Collected data:
____________________
[config.mk]
export PLATFORM = sky130hd
export DESIGN_NAME = tidt_slot_ram
export DESIGN_NICKNAME = d
export VERILOG_FILES = /design/src/hw/rtl/tidt_slot_ram.sv
export SDC_FILE = /design/constraint.sdc
export NUM_CORES = 1
export LEC_CHECK = 0
export ABC_AREA = 1
export ABC_CLOCK_PERIOD_IN_PS = 2400
export BUFFER_PORTS_ARGS = -buffer_cell sky130_fd_sc_hd__buf_2
export CAP_MARGIN = 20
export CORE_UTILIZATION = 45
export CTS_CLUSTER_DIAMETER = 50
export CTS_CLUSTER_SIZE = 16
export DETAILED_ROUTE_END_ITERATION = 8
export MAX_ROUTING_LAYER = met4
export PLACE_DENSITY = 0.57
export SLEW_MARGIN = 20
export SYNTH_ARGS = -nofsm -noshare
export SYNTH_HDL_FRONTEND = slang
export SYNTH_SLANG_ARGS = --single-unit
[constraint.sdc]
create_clock -name clk -period 2.4 [get_ports clk]
set_input_delay 0.24 -clock clk [delete_from_list [all_inputs] [get_ports clk]]
set_output_delay 0.24 -clock clk [all_outputs]
set_load 0.05 [all_outputs]
--- src/rtl/bsa_pkg.sv ---
`default_nettype none

package bsa_pkg;

	// Default geometry of the slot bitmap
	localparam int CAPACITY  = 1024;
	localparam int WORD_BITS = 64;

	// Field widths fixed by the item and register formats
	localparam int ACT_W        = 11;
	localparam int SLOT_FIELD_W = 10;
	localparam int STATUS_W     = 2;

	localparam logic [ACT_W-1:0] ACT_RESET = 11'd1024;

	// Request kinds
	localparam logic MODE_ALLOC = 1'b0;
	localparam logic MODE_FREE  = 1'b1;

	// Result status codes
	localparam logic [STATUS_W-1:0] STATUS_OK     = 2'd0;
	localparam logic [STATUS_W-1:0] STATUS_FULL   = 2'd1;
	localparam logic [STATUS_W-1:0] STATUS_BAD_ID = 2'd2;

	typedef enum logic [1:0] {
		ST_CLEAR,
		ST_IDLE,
		ST_SCAN,
		ST_PEND
	} state_t;

	// Controller to datapath
	typedef struct packed {
		logic clear;     // write zero to the current word, advance
		logic start;     // item accepted this cycle
		logic scan;      // read next word, advance the scan
		logic out_load;  // move pending result into the output register
	} cmd_t;

	// Datapath to controller
	typedef struct packed {
		logic clear_last;  // clearing pass is on the last word
		logic bad_free;    // incoming free names a slot out of range
		logic done;        // scan has its answer this cycle
	} sts_t;

endpackage

`default_nettype wire

--- src/rtl/bsa_if.sv ---
`default_nettype none

// Request channel
interface bsa_req_if;
	logic                              valid;
	logic                              ready;
	logic                              mode;
	logic [bsa_pkg::SLOT_FIELD_W-1:0]  release_slot;

	modport source (output valid, mode, release_slot, input ready);
	modport sink   (input valid, mode, release_slot, output ready);
endinterface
____________________
▶ [PROBLEM TO WORK ON] I need all of the records above retyped exactly, please.

▶ [THE COMPLETED TASK]
[config.mk]
export PLATFORM = sky130hd
export DESIGN_NAME = tidt_slot_ram
export DESIGN_NICKNAME = d
export VERILOG_FILES = /design/src/hw/rtl/tidt_slot_ram.sv
export SDC_FILE = /design/constraint.sdc
export NUM_CORES = 1
export LEC_CHECK = 0
export ABC_AREA = 1
export ABC_CLOCK_PERIOD_IN_PS = 2400
export BUFFER_PORTS_ARGS = -buffer_cell sky130_fd_sc_hd__buf_2
export CAP_MARGIN = 20
export CORE_UTILIZATION = 45
export CTS_CLUSTER_DIAMETER = 50
export CTS_CLUSTER_SIZE = 16
export DETAILED_ROUTE_END_ITERATION = 8
export MAX_ROUTING_LAYER = met4
export PLACE_DENSITY = 0.57
export SLEW_MARGIN = 20
export SYNTH_ARGS = -nofsm -noshare
export SYNTH_HDL_FRONTEND = slang
export SYNTH_SLANG_ARGS = --single-unit
[constraint.sdc]
create_clock -name clk -period 2.4 [get_ports clk]
set_input_delay 0.24 -clock clk [delete_from_list [all_inputs] [get_ports clk]]
set_output_delay 0.24 -clock clk [all_outputs]
set_load 0.05 [all_outputs]
--- src/rtl/bsa_pkg.sv ---
`default_nettype none

package bsa_pkg;

	// Default geometry of the slot bitmap
	localparam int CAPACITY  = 1024;
	localparam int WORD_BITS = 64;

	// Field widths fixed by the item and register formats
	localparam int ACT_W        = 11;
	localparam int SLOT_FIELD_W = 10;
	localparam int STATUS_W     = 2;

	localparam logic [ACT_W-1:0] ACT_RESET = 11'd1024;

	// Request kinds
	localparam logic MODE_ALLOC = 1'b0;
	localparam logic MODE_FREE  = 1'b1;

	// Result status codes
	localparam logic [STATUS_W-1:0] STATUS_OK     = 2'd0;
	localparam logic [STATUS_W-1:0] STATUS_FULL   = 2'd1;
	localparam logic [STATUS_W-1:0] STATUS_BAD_ID = 2'd2;

	typedef enum logic [1:0] {
		ST_CLEAR,
		ST_IDLE,
		ST_SCAN,
		ST_PEND
	} state_t;

	// Controller to datapath
	typedef struct packed {
		logic clear;     // write zero to the current word, advance
		logic start;     // item accepted this cycle
		logic scan;      // read next word, advance the scan
		logic out_load;  // move pending result into the output register
	} cmd_t;

	// Datapath to controller
	typedef struct packed {
		logic clear_last;  // clearing pass is on the last word
		logic bad_free;    // incoming free names a slot out of range
		logic done;        // scan has its answer this cycle
	} sts_t;

endpackage

`default_nettype wire

--- src/rtl/bsa_if.sv ---
`default_nettype none

// Request channel
interface bsa_req_if;
	logic                              valid;
	logic                              ready;
	logic                              mode;
	logic [bsa_pkg::SLOT_FIELD_W-1:0]  release_slot;

	modport source (output valid, mode, release_slot, input ready);
	modport sink   (input valid, mode, release_slot, output ready);
endinterface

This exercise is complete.